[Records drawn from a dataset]
___

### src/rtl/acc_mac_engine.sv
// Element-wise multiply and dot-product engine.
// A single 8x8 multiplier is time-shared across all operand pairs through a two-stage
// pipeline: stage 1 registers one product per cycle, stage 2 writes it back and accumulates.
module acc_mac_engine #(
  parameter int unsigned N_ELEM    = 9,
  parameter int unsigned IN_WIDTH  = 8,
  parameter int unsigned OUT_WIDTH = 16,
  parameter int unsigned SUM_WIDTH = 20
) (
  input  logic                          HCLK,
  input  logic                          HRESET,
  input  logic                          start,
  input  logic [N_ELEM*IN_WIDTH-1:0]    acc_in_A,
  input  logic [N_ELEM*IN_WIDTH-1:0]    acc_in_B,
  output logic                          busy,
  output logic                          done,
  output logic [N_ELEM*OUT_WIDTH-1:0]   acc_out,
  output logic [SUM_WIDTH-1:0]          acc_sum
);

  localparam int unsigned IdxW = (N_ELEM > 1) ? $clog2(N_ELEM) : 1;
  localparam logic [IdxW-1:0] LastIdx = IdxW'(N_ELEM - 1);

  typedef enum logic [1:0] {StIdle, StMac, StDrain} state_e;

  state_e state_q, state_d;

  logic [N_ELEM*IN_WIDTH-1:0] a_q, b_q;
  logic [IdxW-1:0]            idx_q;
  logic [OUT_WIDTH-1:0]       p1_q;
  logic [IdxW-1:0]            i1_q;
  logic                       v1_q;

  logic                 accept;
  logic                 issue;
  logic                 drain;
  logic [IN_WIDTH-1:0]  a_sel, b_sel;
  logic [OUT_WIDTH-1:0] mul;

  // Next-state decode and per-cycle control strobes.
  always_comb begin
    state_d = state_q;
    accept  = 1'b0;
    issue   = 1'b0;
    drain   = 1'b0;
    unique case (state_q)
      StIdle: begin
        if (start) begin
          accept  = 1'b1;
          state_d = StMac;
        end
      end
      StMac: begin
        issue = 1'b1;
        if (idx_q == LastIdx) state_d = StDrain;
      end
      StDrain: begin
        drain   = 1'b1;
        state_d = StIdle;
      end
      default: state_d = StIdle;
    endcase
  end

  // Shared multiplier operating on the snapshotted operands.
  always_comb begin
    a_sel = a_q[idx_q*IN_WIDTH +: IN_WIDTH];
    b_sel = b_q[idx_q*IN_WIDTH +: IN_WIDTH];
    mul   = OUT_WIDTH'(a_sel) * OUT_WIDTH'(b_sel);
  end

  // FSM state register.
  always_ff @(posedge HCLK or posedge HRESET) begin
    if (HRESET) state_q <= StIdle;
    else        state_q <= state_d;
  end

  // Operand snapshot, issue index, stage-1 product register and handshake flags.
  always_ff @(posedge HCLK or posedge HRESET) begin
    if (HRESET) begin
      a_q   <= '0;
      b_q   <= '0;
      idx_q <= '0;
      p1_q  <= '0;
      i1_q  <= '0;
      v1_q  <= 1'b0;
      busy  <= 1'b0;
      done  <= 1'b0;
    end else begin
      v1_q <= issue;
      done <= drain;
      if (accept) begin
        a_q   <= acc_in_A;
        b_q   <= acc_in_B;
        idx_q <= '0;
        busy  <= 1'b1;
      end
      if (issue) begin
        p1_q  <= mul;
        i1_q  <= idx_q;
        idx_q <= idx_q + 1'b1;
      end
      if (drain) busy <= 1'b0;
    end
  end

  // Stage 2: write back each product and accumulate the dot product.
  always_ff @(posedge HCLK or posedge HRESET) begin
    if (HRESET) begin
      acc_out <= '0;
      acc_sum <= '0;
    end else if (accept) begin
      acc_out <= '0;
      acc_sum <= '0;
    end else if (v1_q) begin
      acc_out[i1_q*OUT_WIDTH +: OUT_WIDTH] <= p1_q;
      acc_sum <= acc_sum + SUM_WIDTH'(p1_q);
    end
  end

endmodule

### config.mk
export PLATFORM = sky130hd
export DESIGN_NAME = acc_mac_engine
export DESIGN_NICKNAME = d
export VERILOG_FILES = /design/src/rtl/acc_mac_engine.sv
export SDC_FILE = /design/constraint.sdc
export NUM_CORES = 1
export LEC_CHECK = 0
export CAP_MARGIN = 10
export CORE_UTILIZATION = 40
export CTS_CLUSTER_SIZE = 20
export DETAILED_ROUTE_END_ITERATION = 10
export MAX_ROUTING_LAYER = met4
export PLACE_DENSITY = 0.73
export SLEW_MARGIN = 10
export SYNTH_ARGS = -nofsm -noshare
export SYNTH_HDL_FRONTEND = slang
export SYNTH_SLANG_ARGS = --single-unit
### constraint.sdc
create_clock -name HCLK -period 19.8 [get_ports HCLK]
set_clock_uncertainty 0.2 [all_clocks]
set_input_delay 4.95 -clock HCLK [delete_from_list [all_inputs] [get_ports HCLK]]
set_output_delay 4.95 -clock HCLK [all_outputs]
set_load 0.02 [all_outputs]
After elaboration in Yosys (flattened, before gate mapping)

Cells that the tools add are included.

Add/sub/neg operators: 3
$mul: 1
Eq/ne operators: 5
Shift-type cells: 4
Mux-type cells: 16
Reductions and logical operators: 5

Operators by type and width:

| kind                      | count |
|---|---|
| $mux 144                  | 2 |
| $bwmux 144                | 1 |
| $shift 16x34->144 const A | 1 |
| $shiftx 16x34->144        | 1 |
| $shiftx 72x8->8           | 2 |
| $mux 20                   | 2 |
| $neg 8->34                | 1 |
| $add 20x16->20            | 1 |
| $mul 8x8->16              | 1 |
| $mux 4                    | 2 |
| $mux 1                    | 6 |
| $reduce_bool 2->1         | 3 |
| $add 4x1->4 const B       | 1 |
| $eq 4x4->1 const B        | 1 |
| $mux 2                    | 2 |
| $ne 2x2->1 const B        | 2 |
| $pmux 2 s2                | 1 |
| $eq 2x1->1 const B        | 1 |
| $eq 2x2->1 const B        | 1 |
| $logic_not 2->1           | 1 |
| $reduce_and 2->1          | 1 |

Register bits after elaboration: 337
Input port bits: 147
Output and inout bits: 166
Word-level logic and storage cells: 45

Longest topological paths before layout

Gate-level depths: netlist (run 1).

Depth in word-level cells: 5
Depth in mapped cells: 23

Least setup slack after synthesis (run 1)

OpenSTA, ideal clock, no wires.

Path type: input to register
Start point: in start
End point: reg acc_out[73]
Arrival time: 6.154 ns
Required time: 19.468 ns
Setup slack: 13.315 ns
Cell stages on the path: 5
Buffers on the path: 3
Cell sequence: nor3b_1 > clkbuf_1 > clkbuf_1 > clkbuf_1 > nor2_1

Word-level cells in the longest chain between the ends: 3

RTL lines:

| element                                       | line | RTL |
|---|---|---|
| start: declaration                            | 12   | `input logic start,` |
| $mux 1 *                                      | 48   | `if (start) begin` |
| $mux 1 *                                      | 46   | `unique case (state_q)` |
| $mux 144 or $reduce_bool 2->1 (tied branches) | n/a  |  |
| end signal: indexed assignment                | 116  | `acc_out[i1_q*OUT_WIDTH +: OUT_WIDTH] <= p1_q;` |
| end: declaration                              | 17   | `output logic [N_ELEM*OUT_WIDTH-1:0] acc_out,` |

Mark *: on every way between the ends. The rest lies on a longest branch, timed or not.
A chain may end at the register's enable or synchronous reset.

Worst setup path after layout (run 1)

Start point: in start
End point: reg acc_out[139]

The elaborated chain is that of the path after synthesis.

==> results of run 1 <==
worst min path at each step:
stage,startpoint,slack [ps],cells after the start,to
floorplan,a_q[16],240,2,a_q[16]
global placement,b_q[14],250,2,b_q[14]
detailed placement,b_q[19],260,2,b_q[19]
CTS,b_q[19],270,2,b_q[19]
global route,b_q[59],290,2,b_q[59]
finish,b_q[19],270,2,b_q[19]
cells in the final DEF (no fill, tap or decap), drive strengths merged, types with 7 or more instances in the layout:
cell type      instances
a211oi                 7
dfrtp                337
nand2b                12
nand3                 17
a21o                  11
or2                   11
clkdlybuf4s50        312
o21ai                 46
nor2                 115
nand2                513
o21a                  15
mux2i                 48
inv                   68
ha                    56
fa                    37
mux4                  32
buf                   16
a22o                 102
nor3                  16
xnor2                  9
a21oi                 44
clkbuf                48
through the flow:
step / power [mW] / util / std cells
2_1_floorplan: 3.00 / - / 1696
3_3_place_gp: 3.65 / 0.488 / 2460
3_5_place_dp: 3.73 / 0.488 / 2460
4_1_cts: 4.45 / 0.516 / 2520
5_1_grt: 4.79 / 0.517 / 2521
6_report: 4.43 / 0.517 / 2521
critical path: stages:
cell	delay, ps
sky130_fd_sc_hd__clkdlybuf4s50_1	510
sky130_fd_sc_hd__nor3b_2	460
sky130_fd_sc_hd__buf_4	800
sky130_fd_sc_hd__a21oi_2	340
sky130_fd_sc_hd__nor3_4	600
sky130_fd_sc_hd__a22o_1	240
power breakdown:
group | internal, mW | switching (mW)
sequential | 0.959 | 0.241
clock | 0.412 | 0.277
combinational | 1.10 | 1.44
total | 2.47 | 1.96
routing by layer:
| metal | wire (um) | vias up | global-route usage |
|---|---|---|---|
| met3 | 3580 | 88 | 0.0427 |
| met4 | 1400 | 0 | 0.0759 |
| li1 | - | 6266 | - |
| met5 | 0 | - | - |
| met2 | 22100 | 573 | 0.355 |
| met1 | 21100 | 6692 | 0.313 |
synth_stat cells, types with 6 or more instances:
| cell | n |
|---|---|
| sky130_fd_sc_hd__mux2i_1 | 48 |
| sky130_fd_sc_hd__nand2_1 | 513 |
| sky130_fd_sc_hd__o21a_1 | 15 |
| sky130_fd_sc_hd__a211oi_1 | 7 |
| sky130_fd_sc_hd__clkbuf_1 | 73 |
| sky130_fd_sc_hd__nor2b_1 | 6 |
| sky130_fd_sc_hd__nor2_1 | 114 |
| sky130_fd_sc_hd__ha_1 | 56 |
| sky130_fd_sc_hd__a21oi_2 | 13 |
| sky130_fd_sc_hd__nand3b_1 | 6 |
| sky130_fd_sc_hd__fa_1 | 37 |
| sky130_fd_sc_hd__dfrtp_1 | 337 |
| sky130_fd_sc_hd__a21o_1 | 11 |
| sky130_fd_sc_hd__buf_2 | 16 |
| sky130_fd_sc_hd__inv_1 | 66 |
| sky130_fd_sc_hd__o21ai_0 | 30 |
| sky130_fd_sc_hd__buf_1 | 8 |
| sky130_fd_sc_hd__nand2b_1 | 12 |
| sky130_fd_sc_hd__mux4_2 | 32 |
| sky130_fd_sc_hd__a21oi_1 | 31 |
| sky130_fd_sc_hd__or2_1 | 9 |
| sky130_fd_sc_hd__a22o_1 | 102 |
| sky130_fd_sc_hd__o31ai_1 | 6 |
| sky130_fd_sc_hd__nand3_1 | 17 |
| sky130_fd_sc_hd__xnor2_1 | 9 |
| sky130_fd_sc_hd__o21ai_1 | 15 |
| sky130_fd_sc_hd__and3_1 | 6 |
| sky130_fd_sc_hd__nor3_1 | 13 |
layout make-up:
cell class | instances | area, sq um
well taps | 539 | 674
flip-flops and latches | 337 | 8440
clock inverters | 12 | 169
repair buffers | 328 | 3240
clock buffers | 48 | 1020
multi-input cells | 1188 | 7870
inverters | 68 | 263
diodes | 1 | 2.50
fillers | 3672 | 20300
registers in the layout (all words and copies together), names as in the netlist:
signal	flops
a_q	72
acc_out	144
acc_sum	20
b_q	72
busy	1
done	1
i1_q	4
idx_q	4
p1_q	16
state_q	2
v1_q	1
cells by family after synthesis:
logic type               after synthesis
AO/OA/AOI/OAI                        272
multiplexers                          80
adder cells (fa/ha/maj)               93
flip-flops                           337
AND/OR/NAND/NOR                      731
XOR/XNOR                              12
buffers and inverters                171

___

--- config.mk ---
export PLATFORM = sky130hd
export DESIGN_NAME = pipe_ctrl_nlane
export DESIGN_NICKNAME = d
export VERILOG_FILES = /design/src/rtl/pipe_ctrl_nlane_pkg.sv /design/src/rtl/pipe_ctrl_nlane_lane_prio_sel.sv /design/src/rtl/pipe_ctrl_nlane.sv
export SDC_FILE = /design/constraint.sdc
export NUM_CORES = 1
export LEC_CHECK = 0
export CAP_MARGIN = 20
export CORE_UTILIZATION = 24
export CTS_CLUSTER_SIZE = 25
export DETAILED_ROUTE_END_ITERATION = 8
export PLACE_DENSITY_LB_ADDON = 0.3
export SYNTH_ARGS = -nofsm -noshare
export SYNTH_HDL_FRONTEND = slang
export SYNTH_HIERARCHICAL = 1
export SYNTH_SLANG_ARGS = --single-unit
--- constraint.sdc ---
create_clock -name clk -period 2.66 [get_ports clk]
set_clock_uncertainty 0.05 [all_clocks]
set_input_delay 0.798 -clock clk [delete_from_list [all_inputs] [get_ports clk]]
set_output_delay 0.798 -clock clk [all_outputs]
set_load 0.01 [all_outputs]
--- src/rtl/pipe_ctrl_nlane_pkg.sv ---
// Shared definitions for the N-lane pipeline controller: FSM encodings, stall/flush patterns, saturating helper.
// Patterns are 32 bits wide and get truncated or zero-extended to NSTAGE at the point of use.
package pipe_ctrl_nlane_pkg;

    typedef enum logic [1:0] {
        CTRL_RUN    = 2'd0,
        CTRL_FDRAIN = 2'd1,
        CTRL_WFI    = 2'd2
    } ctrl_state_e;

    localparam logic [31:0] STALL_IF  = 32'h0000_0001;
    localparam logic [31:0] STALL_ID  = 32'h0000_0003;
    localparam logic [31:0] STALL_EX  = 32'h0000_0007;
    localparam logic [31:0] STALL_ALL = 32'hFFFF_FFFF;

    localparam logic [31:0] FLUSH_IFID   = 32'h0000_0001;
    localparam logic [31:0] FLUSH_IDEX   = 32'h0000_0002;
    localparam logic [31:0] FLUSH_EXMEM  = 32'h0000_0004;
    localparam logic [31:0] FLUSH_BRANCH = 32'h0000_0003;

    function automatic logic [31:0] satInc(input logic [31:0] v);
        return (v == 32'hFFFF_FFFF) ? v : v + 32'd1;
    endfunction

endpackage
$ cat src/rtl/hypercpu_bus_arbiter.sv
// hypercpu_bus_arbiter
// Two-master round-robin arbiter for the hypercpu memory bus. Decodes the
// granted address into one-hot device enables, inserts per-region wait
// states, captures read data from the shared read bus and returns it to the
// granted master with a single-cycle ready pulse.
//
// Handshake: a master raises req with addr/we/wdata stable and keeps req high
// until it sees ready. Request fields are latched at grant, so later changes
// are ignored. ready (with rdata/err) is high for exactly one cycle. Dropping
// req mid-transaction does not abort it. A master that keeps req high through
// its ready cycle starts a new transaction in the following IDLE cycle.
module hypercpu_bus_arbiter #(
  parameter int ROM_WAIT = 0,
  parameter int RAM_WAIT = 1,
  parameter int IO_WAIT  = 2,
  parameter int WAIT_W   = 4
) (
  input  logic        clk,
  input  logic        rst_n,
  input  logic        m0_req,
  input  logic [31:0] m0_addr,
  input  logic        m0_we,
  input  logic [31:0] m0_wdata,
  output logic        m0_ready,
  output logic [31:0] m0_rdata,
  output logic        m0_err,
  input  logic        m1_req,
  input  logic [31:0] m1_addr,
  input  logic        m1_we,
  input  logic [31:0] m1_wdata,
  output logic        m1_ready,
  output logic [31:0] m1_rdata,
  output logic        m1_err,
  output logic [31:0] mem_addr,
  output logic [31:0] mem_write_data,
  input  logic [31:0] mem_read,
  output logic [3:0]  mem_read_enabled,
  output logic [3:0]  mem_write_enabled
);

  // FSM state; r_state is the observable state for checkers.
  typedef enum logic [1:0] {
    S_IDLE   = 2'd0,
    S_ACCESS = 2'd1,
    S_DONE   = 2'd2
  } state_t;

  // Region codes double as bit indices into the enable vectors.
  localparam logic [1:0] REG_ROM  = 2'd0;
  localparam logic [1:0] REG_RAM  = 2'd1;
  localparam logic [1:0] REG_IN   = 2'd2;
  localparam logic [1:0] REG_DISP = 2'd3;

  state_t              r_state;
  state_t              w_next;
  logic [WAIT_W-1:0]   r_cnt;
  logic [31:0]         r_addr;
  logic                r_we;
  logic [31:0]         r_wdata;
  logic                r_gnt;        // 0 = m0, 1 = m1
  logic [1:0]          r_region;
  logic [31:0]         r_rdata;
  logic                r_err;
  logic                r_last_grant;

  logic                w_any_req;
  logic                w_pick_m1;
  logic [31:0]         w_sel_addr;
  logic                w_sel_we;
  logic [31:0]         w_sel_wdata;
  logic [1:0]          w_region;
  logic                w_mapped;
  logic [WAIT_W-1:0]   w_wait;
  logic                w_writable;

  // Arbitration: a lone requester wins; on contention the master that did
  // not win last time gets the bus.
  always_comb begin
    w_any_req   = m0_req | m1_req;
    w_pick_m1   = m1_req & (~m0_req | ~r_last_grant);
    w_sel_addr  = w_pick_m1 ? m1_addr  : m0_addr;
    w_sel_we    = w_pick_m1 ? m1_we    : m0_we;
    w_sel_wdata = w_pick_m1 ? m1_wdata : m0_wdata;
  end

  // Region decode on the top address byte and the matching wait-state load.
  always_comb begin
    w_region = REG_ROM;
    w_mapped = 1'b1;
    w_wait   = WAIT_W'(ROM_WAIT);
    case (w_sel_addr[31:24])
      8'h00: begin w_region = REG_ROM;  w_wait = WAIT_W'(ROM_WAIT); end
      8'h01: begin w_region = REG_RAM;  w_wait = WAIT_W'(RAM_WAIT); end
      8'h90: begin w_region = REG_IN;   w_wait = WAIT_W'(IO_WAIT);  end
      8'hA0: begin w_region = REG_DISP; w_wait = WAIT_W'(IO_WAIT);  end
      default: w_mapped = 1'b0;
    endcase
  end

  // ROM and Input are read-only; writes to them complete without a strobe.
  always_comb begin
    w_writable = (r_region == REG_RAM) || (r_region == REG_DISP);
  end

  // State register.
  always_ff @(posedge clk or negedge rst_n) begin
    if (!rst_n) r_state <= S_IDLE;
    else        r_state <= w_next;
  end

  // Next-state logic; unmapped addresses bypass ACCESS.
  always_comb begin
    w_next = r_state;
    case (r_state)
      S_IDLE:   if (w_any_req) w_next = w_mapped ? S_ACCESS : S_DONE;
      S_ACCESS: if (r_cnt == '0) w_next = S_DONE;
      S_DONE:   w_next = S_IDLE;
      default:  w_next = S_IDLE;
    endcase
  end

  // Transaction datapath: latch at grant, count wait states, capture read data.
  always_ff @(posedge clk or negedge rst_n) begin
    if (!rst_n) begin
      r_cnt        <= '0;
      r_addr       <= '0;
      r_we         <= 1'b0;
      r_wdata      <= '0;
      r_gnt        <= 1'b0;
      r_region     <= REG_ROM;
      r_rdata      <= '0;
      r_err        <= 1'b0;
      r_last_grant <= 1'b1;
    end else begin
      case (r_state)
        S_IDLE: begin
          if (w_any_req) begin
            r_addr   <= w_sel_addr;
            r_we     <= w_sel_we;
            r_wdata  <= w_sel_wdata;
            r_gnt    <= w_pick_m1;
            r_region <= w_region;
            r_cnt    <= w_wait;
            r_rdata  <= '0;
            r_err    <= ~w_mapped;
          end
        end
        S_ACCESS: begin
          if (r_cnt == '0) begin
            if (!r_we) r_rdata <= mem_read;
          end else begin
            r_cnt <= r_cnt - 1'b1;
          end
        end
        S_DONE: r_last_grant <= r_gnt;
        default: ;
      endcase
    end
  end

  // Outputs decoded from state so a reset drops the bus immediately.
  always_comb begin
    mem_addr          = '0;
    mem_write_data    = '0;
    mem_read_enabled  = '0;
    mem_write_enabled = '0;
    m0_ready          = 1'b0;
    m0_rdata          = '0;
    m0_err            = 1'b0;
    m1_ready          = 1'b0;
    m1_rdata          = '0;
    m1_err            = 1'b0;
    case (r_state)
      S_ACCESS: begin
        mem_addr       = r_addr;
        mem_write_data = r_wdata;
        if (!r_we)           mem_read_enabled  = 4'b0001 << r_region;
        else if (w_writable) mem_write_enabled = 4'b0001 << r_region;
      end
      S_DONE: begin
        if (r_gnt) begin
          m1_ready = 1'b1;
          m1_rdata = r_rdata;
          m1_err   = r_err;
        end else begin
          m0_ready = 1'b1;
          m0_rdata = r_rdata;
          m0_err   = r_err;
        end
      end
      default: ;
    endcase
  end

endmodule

___

Write down again, exactly as given, only the lines above that fall from the line with "### src/rtl/acc_mac_engine.sv" to the line with "parameter int unsigned IN_WIDTH", inclusive.

Answer below
### src/rtl/acc_mac_engine.sv
// Element-wise multiply and dot-product engine.
// A single 8x8 multiplier is time-shared across all operand pairs through a two-stage
// pipeline: stage 1 registers one product per cycle, stage 2 writes it back and accumulates.
module acc_mac_engine #(
  parameter int unsigned N_ELEM    = 9,
  parameter int unsigned IN_WIDTH  = 8,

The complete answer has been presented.